Every component in this section was building toward a single calculation. You now have everything you need.

Min GPUs = ceil((model_weights + KV_cache_at_peak_concurrency + activations + overhead + (max_simultaneous_adapters × adapter_size)) / GPU_VRAM)

The KV cache term is the variable that changes everything. It is a function of your workload - context length, concurrency, and model architecture - not a property of the model alone. Two teams running the same model on the same GPU will get completely different minimum GPU counts if their concurrency and context length assumptions differ. This is why workload characterization in Section 1 comes before GPU selection, not after.

Worked example: Llama-3 70B in FP16, 50 concurrent requests at P95 input length of 8K tokens, H100 80 GB.

Model weights come in at 140 GB. KV cache at this concurrency and context length works out to 50 × 8,000 × 0.26 MB ≈ 104 GB. Activations add roughly 28 GB and framework overhead another 15 GB. Total: approximately 287 GB - which requires ceil(287 / 80) = 4 H100s at minimum, with essentially no headroom for anything.

If you are serving 8 simultaneous LoRA adapters at rank=16, add roughly 0.8 GB - negligible at this scale, but meaningful at high rank or large simultaneous adapter counts.

Now apply FP8 quantization. Model weights drop to 70 GB, KV cache drops to 52 GB, total falls to approximately 165 GB, and 2-3 GPUs become viable. That is the leverage quantization provides at the memory sizing stage - before throughput, before latency, before any other optimization. It is a GPU count decision, not a quality tuning decision.

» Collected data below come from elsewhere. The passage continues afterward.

[src/rtl/uart_rx_arbiter_pkg.sv]
// rtl/uart_rx_arbiter_pkg.sv - shared types and defaults for the uart rx arbiter
package uart_rx_arbiter_pkg;

    localparam int DEFAULT_NUM_CH         = 4;
    localparam int DEFAULT_DATA_BIT_COUNT = 8;

    typedef enum logic {
        ARB_IDLE  = 1'b0,
        ARB_OFFER = 1'b1
    } arb_state_t;

endpackage

[src/rtl/uart_rx_arbiter_capture.sv]
// rtl/uart_rx_arbiter_capture.sv - per-channel edge detect, one-byte hold and overrun flag
module rx_capture #(
    parameter int DATA_BIT_COUNT = 8
) (
    input  logic                      clk,
    input  logic                      rst,
    input  logic                      rx_ready,
    input  logic [DATA_BIT_COUNT-1:0] rx_data,
    input  logic                      take,
    output logic                      pending,
    output logic [DATA_BIT_COUNT-1:0] hold,
    output logic                      overrun,
    input  logic                      overrun_clr
);

    logic rx_prev;
    logic capture;

    assign capture = rx_ready && !rx_prev;

    always_ff @(posedge clk) begin
        if (rst) begin
            // Starts high so a ready level already asserted at reset is ignored.
            rx_prev <= 1'b1;
            pending <= 1'b0;
            hold    <= '0;
            overrun <= 1'b0;
        end else begin
            rx_prev <= rx_ready;
            // A grant in the same cycle frees the slot, so the new byte still fits.
            if (capture && (!pending || take)) begin
                hold    <= rx_data;
                pending <= 1'b1;
            end else if (take) begin
                pending <= 1'b0;
            end
            if (capture && pending && !take) begin
                overrun <= 1'b1;
            end else if (overrun_clr) begin
                overrun <= 1'b0;
            end
        end
    end

endmodule

[src/rtl/uart_rx_arbiter.sv]
// rtl/uart_rx_arbiter.sv - round-robin merge of uart_rx byte streams into one tagged stream
module uart_rx_arbiter
    import uart_rx_arbiter_pkg::*;
#(
    parameter int NUM_CH         = DEFAULT_NUM_CH,
    parameter int DATA_BIT_COUNT = DEFAULT_DATA_BIT_COUNT
) (
    input  logic                             clk,
    input  logic                             rst,
    input  logic [NUM_CH-1:0]                rx_ready,
    input  logic [NUM_CH*DATA_BIT_COUNT-1:0] rx_data,
    output logic                             out_valid,
    input  logic                             out_ready,
    output logic [DATA_BIT_COUNT-1:0]        out_data,
    output logic [$clog2(NUM_CH)-1:0]        out_ch,
    output logic [NUM_CH-1:0]                overrun,
    input  logic [NUM_CH-1:0]                overrun_clr
);

    localparam int CH_W = $clog2(NUM_CH);

    arb_state_t                state;
    arb_state_t                state_next;
    logic [NUM_CH-1:0]         pending;
    logic [NUM_CH-1:0]         take;
    logic [DATA_BIT_COUNT-1:0] hold [NUM_CH];
    logic [CH_W-1:0]           last_grant;
    logic [CH_W-1:0]           grant_idx;
    logic [CH_W:0]             search;
    logic                      grant_any;
    logic                      load;

    for (genvar i = 0; i < NUM_CH; i++) begin : g_ch
        rx_capture #(
            .DATA_BIT_COUNT(DATA_BIT_COUNT)
        ) u_capture (
            .clk        (clk),
            .rst        (rst),
            .rx_ready   (rx_ready[i]),
            .rx_data    (rx_data[i*DATA_BIT_COUNT +: DATA_BIT_COUNT]),
            .take       (take[i]),
            .pending    (pending[i]),
            .hold       (hold[i]),
            .overrun    (overrun[i]),
            .overrun_clr(overrun_clr[i])
        );
    end

    // Walk offsets from farthest to nearest so the channel right after last_grant wins.
    always_comb begin
        grant_any = 1'b0;
        grant_idx = '0;
        search    = '0;
        for (int k = NUM_CH; k >= 1; k--) begin
            search = {1'b0, last_grant} + (CH_W+1)'(k);
            if (search >= (CH_W+1)'(NUM_CH)) begin
                search = search - (CH_W+1)'(NUM_CH);
            end
            if (pending[search[CH_W-1:0]]) begin
                grant_any = 1'b1;
                grant_idx = search[CH_W-1:0];
            end
        end
    end

    always_comb begin
        state_next = state;
        load       = 1'b0;
        take       = '0;
        case (state)
            ARB_IDLE: begin
                if (grant_any) begin
                    load       = 1'b1;
                    take       = NUM_CH'(1) << grant_idx;
                    state_next = ARB_OFFER;
                end
            end
            ARB_OFFER: begin
                if (out_ready) begin
                    state_next = ARB_IDLE;
                end
            end
            default: state_next = ARB_IDLE;
        endcase
    end

    always_ff @(posedge clk) begin
        if (rst) begin
            state      <= ARB_IDLE;
            out_data   <= '0;
            out_ch     <= '0;
            last_grant <= CH_W'(NUM_CH - 1);
        end else begin
            state <= state_next;
            if (load) begin
                out_data <= hold[grant_idx];
                out_ch   <= grant_idx;
            end
            if (state == ARB_OFFER && out_ready) begin
                last_grant <= out_ch;
            end
        end
    end

    assign out_valid = (state == ARB_OFFER);

endmodule
[config.mk]
export PLATFORM = sky130hd
export DESIGN_NAME = uart_rx_arbiter
export DESIGN_NICKNAME = d
export VERILOG_FILES = /design/src/rtl/uart_rx_arbiter_pkg.sv /design/src/rtl/uart_rx_arbiter_capture.sv /design/src/rtl/uart_rx_arbiter.sv
export SDC_FILE = /design/constraint.sdc
export NUM_CORES = 1
export LEC_CHECK = 0
export CAP_MARGIN = 25
export CORE_ASPECT_RATIO = 2
export CORE_MARGIN = 3
export CORE_UTILIZATION = 30
export CTS_CLUSTER_DIAMETER = 30
export DETAILED_ROUTE_END_ITERATION = 10
export GPL_TIMING_DRIVEN = 0
export PLACE_DENSITY_LB_ADDON = 0.12
export SYNTH_ARGS = -nofsm -noshare
export SYNTH_HDL_FRONTEND = slang
export SYNTH_SLANG_ARGS = --single-unit
[constraint.sdc]
create_clock -name clk -period 2.35 [get_ports clk]
set_clock_uncertainty 0.1 [all_clocks]
set_input_delay 0.5875 -clock clk [delete_from_list [all_inputs] [get_ports clk]]
set_output_delay 0.5875 -clock clk [all_outputs]
set_load 0.01 [all_outputs]
After elaboration in Yosys (flattened, before gate mapping)
Cells that the tools add are included.
{"block": "totals", "ff_bits": 57, "latch_bits": 0, "ram_bits": 0, "rom_bits": 0, "in_bits": 43, "elab_cells": 126, "memories": 0}
{"block": "op_classes", "n_addsub": 8, "mul": 0, "n_div": 0, "order_cmp": 9, "eq_ne": 0, "shift": 1, "mux": 45, "bitwise_logic": 2, "reduce_logical": 41}
{"op": "$mux W1", "n": 27}
{"op": "$logic_and A1 B1 Y1", "n": 17}
{"op": "$bmux W8 S2", "n": 1}
{"op": "$mux W2", "n": 8}
{"op": "$mux W8", "n": 2}
{"op": "$reduce_bool A2 Y1", "n": 8}
{"op": "$ge A3 B3 Y1 const B", "n": 5}
{"op": "$logic_not A1 Y1", "n": 12}
{"op": "$lt A2 B3 Y1 const B", "n": 4}
{"op": "$bmux W1 S2", "n": 4}
{"op": "$mux W4", "n": 2}
{"op": "$sub A2 B1 Y2 const B", "n": 4}
{"op": "$add A2 B2 Y3 const B", "n": 2}
{"op": "$logic_or A1 B1 Y1", "n": 4}
{"op": "$shl A1 B2 Y4 const A", "n": 1}
{"op": "$add A2 B1 Y3 const B", "n": 1}
{"op": "$add A2 B3 Y3 const B", "n": 1}
{"op": "$not A2 Y3", "n": 1}
{"op": "$pmux W1 S2", "n": 1}
{"op": "$not A1 Y1", "n": 1}

Depth between registers and ports, before layout
{"block": "depth", "word_depth": 15, "ltp_mapped": 8}

Cells and area by module
From an unflattened synthesis, not the netlist that was laid out.
{"block": "unflattened", "cells_unflattened": 282, "hier_area_um2": 2870.3}
{"mod": "rx_capture", "n_inst": 4, "cells_per_inst": 46, "area_each_um2": 490.5}
{"mod": "uart_rx_arbiter", "n_inst": 1, "cells_per_inst": 98, "area_each_um2": 908.4}

Worst setup path after synthesis
OpenSTA, ideal clock, no wires.
{"block": "synth_timing", "path_type": "flip-flop to flip-flop", "from": "register g_ch[0].u_capture.pending", "to": "register g_ch[1].u_capture.hold[0]", "arrival_ns": 1.753, "required_time_ns": 2.178, "path_slack_ns": 0.425, "path_stages_with_launch": 7, "n_path_buf": 1, "synth_period_minus_slack_ns": 1.925, "path_cell_list": "dfxtp_1 > buf_6 > o21bai_1 > a21oi_1 > nor2_1 > o41ai_4 > mux2i_1"}
{"block": "synth_via", "elab_chain_len": 11, "elab_cells_between_ends": 21, "cone_classes": "shift: 1; mux: 18; reduce/logical: 2"}
{"item": "start: declaration", "line": "uart_rx_arbiter_capture.sv:10", "source": "output logic pending,"}
{"item": "start signal: assignment", "line": "uart_rx_arbiter_capture.sv:25", "source": "pending <= 1'b0;"}
{"item": "start signal: assignment", "line": "uart_rx_arbiter_capture.sv:33", "source": "pending <= 1'b1;"}
{"item": "start signal: assignment", "line": "uart_rx_arbiter_capture.sv:35", "source": "pending <= 1'b0;"}
{"item": "$bmux W1 S2", "line": "uart_rx_arbiter.sv:59", "source": "if (pending[search[CH_W-1:0]]) begin"}
{"item": "$mux W1 (implied by the code)", "line": "uart_rx_arbiter.sv:59"}
{"item": "$mux W2 (4 in series)", "line": "uart_rx_arbiter.sv:59"}
{"item": "$shl A1 B2 Y4", "line": "uart_rx_arbiter.sv:74", "source": "take = NUM_CH'(1) << grant_idx;"}
{"item": "$mux W4 *", "line": "uart_rx_arbiter.sv:72", "source": "if (grant_any) begin"}
{"item": "$mux W4 *", "line": "uart_rx_arbiter.sv:70", "source": "case (state)"}
{"item": "$logic_or A1 B1 Y1 *", "line": "uart_rx_arbiter_capture.sv:31", "source": "if (capture && (!pending || take)) begin"}
{"item": "$logic_and A1 B1 Y1 *", "line": "uart_rx_arbiter_capture.sv:31"}
{"item": "end signal: assignment", "line": "uart_rx_arbiter_capture.sv:32", "source": "hold <= rx_data;"}
{"item": "end: declaration", "line": "uart_rx_arbiter_capture.sv:11", "source": "output logic [DATA_BIT_COUNT-1:0] hold,"}
Every way passes the cells marked *; elsewhere a longest branch is shown, timed or not. The select of a mux whose other input is x is not followed.
A chain may end at the register's enable or synchronous reset.

Worst setup path after layout
{"block": "layout_timing", "from": "register g_ch[0].u_capture.pending", "to": "register g_ch[0].u_capture.hold[0]"}
{"block": "layout_via", "elab_chain_len": 11, "elab_cells_between_ends": 22, "cone_classes": "shift: 1; mux: 18; reduce/logical: 3"}
{"item": "$bmux W1 S2", "line": "uart_rx_arbiter.sv:59"}
{"item": "$mux W1 (implied by the code)", "line": "uart_rx_arbiter.sv:59"}
{"item": "$mux W2 (4 in series)", "line": "uart_rx_arbiter.sv:59"}
{"item": "$shl A1 B2 Y4", "line": "uart_rx_arbiter.sv:74"}
{"item": "$mux W4", "line": "uart_rx_arbiter.sv:72"}
{"item": "$mux W4", "line": "uart_rx_arbiter.sv:70"}
{"item": "$logic_or A1 B1 Y1 *", "line": "uart_rx_arbiter_capture.sv:31"}
{"item": "$logic_and A1 B1 Y1 *", "line": "uart_rx_arbiter_capture.sv:31"}
{"item": "end signal: assignment", "line": "uart_rx_arbiter_capture.sv:32"}
{"item": "end: declaration", "line": "uart_rx_arbiter_capture.sv:11"}
Marked as above.

==> results.toml <==
[status]
status = "completed"

[min_path]
hp-class = "reg -> reg"

[setup_path]
critPathKind = "reg -> reg"
r2r_slack_ns = 0.14
critPathMaxFanout = 10
cp_data_arrival_time_ns = 2.28
worstSetupEndpointType = "flip-flop"
cp.required_ns = 2.42
cp-start-kind = "flip-flop"

[power_and_ir_drop]
leakagePower_nw = 1.35
total_power_mw = 2.68
peakVddDrop_v = 0.000354
power_density_nw_per_um2 = 661

[grt]
grt_max_degree = 20
grt_pass1_wl_um = 15600
grt_overflow = 0
grt_antenna_before_repair = 0
track_usage_pct = 18.1
grt_pass1_vias = 2978

[route]
viasPerCell = 5.25
wl_um = 9820
wl_per_cell_um = 18.1
dr.pass1.iters = 4
drc_errors = 0
vias = 2843
drt-initial-drc-count = 160
ant_nets = 0

[clock_network]
cts_tree = "yes"
ctsHoldBuffers = 0
clock-sinks = 57
htreeDepth = 3
numCtsBuffers = 9
clkSlewWorstSetupHoldPaths_ns = 0.05
clock_path_buffers = 2
insertion_delay_ns = 0.33
cts-root-buf = "clkbuf_16"

[sta]
worstMarginPinSlew_ns = 0.576
rsz0062_at_grt = "true"
fmax_mhz = 452
hold_slack_ns = 0.358
finalHoldViolCount = 0
finalMaxSlewViolations = 0
fin_crit_sh_pct = 94.2
worst_slack_ns = 0.137
setup_violations = 0
min_period_ns = 2.21
relSlewSlack_pct = 61.6

[place]
place_inst = 525
preCtsSetupSlack_ns = -0.158
numPortBuffers = 56
dp_hpwl_um = 7540
gp_congestion = 0.845

[floorplanning]
boundaryPins = 58
dieArea_um2 = 11300
dieHeight_um = 147
dieWidth_um = 76.6
core-area_um2 = 9700
rows = 51
start_util_pct = 30.8

[synth]
ys_warn_count = 0
synth_top_family_by_area = "simple AND/OR/NAND/NOR gates"
synthCells = 337
ys_types = 41
synth.avg_cell_area_um2 = 8.87
synth_compound_area_share_pct = 18.4
yosys.area_share.simple_pct = 26.2
synth_mux_area_share_pct = 11.1
synth_seq_cells = 57
synth_xor_area_share_pct = 0
syn-cell-area_um2 = 2990
syn_nets = 380
synthAdderAreaFrac_pct = 0
ys_seq_area_share_pct = 38.2

[finish]
syn2layout_area_growth_pct = 35.8
drive_gt1_share_pct = 10.5
layout_commonest_cell = "dfxtp_1"
final_nets = 450
stdcell_count = 542
final_cell_mix = "dfxtp_1, clkdlybuf4s50_1, nand2_1"
antennaDiodeCount = 0

[flow_run]
max_cap_viol_count = 0
## per-layer routing
metal  wire, um  global-route usage, %
met3        358                   4.66
met4        447                   10.4
met5          0                      0
met1       3720                   17.4
met2       5300                   34.1
## what timing repair did
item                       in CTS  in global routing
resized for setup               2                  6
setup buffers                   0                  4
pin swaps                       0                  2
setup endpoints to repair      16                 28
## path summary, 6_finish.rpt
| kind | end | depth (start not counted) | start |
|---|---|---|---|
| worst max-delay path | g_ch[0].u_capture.hold[0]$_SDFFE_PP0P_ | 6 | g_ch[0].u_capture.pending$_SDFFE_PP0P_ |
| worst min-delay path | g_ch[1].u_capture.hold[2]$_SDFFE_PP0P_ | 2 | g_ch[1].u_capture.hold[2]$_SDFFE_PP0P_ |
| worst max register to register | g_ch[0].u_capture.hold[0]$_SDFFE_PP0P_ | 6 | g_ch[0].u_capture.pending$_SDFFE_PP0P_ |
| worst min register to register | g_ch[1].u_capture.hold[2]$_SDFFE_PP0P_ | 2 | g_ch[1].u_capture.hold[2]$_SDFFE_PP0P_ |
## critical path, stage by stage (launching register included)
cell and delay [ns]:
dfxtp_1 0.41, buf_6 0.17, o21bai_1 0.12, a21oi_1 0.11, or2_2 0.38, nor3_2 0.52, o311ai_0 0.23
## power breakdown
group | leakage, nW | total [mW] | internal, mW | switching, mW
combinational | 0.762 | 0.463 | 0.203 | 0.260
clock | 0.129 | 1.17 | 0.756 | 0.409
sequential | 0.464 | 1.06 | 1.02 | 0.0399
total | 1.35 | 2.68 | 1.98 | 0.709
## flip-flops by register name, indices dropped and copies added (netlist names)
register	flops
g_ch.u_capture.hold	32
out_data	8
g_ch.u_capture.overrun	4
g_ch.u_capture.pending	4
g_ch.u_capture.rx_prev	4
last_grant	2
out_ch	2
out_valid	1
## per-stage QoR
step	util, %	instance area, um^2	setup TNS [ns]
detailed placement	38.3	3710	-2.78
global placement	38.3	3710	-2.25
floorplan	-	2990	0
CTS	41.0	3980	0
finish	41.8	4060	0
global route	41.8	4060	-0.000747
## cells in the mapped netlist, drive strengths merged
master | number | area share [%]
dfxtp | 57 | 38
nand2 | 53 | 6.7
mux2i | 33 | 11
clkbuf | 26 | 3.3
nand3 | 22 | 3.7
a31oi | 16 | 3.3
nor3b | 16 | 4.0
nor4b | 16 | 4.7
o311ai | 16 | 4.7
buf | 11 | 2.6
nand4 | 8 | 1.7
o221ai | 8 | 2.3
a21oi | 7 | 1.5
nand2b | 7 | 1.5
or2 | 7 | 1.5
o31ai | 6 | 1.5
nor2 | 5 | 0.71
nand3b | 4 | 1.0
o21ai | 3 | 0.50
a211oi | 2 | 0.92
inv | 2 | 0.25
o22ai | 2 | 0.88
a2111o | 1 | 0.38
a2111oi | 1 | 0.50
a211o | 1 | 0.29
a22o | 1 | 0.29
and3 | 1 | 0.21
nor2b | 1 | 0.21
nor3 | 1 | 0.17
nor4 | 1 | 0.21
o21bai | 1 | 0.25
o41ai | 1 | 0.92
## cell families after synthesis
logic type | Yosys count
mux | 33
flops | 57
simple gates | 142
buf+inv | 39
compound gates | 66
## area by class of cell
type,instances,area [um^2]
multi-input combinational,241,1690
tap,132,165
sequential,57,1140
buffer,36,175
clock buffer,14,264
inverter,2,7.51
fill,1008,5640
timing repair buffer,60,616
No activity file was read; power rests on OpenSTA's default activity.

On headroom. The minimum GPU count is not your deployment GPU count. A system running at 95% VRAM utilization is one traffic burst away from an OOM cascade. Add 30-50% headroom beyond the calculated minimum: enough to absorb spikes above P95, keep the system away from the memory cliff edge, and survive framework version updates that quietly increase overhead between deployments. For the FP16 example above, that headroom recommendation moves the practical minimum from 4 GPUs to 6. For the FP8 case it moves from 2-3 to 3-4 - still a meaningful saving over the FP16 baseline.